4. **Performance Clustering:** The Verbal method's data points are more tightly clustered than the Zero-Shot method's, indicating more predictable performance.
### Interpretation
This data suggests a fundamental trade-off between model calibration and raw discriminative power when using prompt-based (Zero-Shot, Verbal) methods versus a fully fine-tuned model. The fine-tuned model achieves a superior balance, excelling in both metrics.
The positive correlation between Accuracy and AUROC is expected, as both measure aspects of correct classification. However, the simultaneous positive correlation between Accuracy and ECE for the prompt-based methods is a critical finding. It indicates that as these models become more accurate on this test set, they also become more *overconfident* in their predictions (higher ECE). This is a known issue with large language models used as zero-shot classifiers.

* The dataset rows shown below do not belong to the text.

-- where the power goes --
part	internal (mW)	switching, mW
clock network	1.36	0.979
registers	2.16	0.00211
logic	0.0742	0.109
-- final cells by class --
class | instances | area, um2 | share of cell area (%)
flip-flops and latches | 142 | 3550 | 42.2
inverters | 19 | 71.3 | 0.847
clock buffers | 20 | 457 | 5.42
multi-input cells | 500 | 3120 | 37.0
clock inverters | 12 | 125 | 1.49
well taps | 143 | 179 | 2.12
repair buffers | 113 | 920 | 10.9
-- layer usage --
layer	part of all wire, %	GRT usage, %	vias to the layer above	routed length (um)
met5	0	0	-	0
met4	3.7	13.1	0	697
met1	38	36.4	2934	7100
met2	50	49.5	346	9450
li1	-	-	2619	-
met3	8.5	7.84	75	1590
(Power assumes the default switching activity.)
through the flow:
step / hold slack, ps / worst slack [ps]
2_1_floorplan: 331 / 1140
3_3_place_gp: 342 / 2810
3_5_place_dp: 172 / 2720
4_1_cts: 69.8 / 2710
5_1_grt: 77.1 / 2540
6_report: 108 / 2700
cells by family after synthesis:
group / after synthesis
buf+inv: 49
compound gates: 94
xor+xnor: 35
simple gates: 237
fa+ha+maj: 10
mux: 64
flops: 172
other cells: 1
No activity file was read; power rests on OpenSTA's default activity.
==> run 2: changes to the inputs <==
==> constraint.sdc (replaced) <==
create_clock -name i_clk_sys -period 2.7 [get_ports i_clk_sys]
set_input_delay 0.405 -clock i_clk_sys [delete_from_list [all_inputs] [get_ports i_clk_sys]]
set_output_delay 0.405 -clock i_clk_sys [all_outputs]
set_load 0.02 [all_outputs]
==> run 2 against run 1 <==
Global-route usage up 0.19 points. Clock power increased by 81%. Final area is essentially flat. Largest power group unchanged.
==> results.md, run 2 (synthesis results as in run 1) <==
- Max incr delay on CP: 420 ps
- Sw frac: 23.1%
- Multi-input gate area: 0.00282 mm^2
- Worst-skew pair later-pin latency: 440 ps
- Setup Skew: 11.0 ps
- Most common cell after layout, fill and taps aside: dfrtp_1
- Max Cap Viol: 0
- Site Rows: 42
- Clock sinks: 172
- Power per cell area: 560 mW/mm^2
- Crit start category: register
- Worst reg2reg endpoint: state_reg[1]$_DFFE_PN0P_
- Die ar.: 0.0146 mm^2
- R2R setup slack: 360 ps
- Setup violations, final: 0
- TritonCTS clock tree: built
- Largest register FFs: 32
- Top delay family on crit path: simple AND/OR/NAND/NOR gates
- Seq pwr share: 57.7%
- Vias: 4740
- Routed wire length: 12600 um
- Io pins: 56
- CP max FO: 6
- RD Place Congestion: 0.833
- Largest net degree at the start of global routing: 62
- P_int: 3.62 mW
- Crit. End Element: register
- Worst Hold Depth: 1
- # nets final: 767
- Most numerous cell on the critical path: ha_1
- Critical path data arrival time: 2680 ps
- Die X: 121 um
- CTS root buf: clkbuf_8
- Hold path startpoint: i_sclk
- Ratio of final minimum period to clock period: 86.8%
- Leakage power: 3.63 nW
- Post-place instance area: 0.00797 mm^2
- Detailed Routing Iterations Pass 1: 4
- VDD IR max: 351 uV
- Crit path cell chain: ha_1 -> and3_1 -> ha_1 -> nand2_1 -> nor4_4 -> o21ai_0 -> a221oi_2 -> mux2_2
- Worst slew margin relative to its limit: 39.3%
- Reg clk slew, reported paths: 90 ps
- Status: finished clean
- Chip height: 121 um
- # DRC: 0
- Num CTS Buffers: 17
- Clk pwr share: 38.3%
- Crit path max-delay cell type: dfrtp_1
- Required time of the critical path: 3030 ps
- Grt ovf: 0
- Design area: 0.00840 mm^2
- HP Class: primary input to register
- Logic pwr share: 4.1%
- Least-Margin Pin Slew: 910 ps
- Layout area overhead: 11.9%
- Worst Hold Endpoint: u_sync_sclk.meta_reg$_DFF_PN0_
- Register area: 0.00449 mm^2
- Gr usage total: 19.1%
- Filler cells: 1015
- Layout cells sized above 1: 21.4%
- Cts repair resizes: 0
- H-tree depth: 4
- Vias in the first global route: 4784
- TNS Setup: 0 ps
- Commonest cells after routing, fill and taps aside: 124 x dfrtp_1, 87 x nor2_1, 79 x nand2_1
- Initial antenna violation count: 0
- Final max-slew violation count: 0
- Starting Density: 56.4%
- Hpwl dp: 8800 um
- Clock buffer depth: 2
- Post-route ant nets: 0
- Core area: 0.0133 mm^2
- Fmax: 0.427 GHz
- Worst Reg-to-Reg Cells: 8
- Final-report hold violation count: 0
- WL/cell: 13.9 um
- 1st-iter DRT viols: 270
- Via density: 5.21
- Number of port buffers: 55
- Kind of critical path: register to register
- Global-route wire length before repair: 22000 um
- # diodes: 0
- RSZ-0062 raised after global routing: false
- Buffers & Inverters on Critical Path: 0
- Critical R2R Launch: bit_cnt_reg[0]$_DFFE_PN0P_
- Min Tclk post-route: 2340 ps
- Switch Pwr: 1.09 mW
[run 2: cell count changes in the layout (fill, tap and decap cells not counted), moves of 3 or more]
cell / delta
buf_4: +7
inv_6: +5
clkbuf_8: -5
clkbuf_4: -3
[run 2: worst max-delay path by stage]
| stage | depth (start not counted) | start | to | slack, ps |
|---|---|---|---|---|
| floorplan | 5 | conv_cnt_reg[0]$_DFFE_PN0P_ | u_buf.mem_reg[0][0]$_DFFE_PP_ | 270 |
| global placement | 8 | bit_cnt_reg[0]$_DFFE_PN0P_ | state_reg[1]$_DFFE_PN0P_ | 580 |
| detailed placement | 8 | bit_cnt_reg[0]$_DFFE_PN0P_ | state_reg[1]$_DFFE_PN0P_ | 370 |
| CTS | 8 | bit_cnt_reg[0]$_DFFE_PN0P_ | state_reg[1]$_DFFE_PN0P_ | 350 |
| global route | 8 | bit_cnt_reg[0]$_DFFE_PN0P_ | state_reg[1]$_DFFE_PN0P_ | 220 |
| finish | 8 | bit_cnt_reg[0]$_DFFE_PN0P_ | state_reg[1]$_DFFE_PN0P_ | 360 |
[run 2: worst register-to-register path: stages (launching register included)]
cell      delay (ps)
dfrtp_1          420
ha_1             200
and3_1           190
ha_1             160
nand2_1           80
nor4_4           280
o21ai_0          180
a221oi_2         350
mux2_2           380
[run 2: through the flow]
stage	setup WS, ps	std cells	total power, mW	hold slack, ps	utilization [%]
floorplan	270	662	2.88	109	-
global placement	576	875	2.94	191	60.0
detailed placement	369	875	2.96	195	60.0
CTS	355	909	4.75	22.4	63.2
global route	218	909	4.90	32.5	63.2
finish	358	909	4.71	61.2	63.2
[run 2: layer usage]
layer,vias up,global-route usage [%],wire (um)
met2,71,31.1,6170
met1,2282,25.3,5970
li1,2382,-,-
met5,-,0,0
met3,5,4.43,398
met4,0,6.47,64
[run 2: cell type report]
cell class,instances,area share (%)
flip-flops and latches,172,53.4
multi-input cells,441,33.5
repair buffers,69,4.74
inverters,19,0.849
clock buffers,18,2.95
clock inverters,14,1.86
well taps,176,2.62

The "Fine-tune" line acts as a gold-standard benchmark. The fact that it is horizontal implies its performance is stable and serves as a target. The gap between the dashed line and the scatter points quantifies the performance cost of using prompt-based methods instead of task-specific fine-tuning for this particular evaluation. The wider scatter of the Zero-Shot method highlights the instability and sensitivity of pure prompting compared to the more structured "Verbal" method (which may involve more engineered prompts or a specific verbalization format).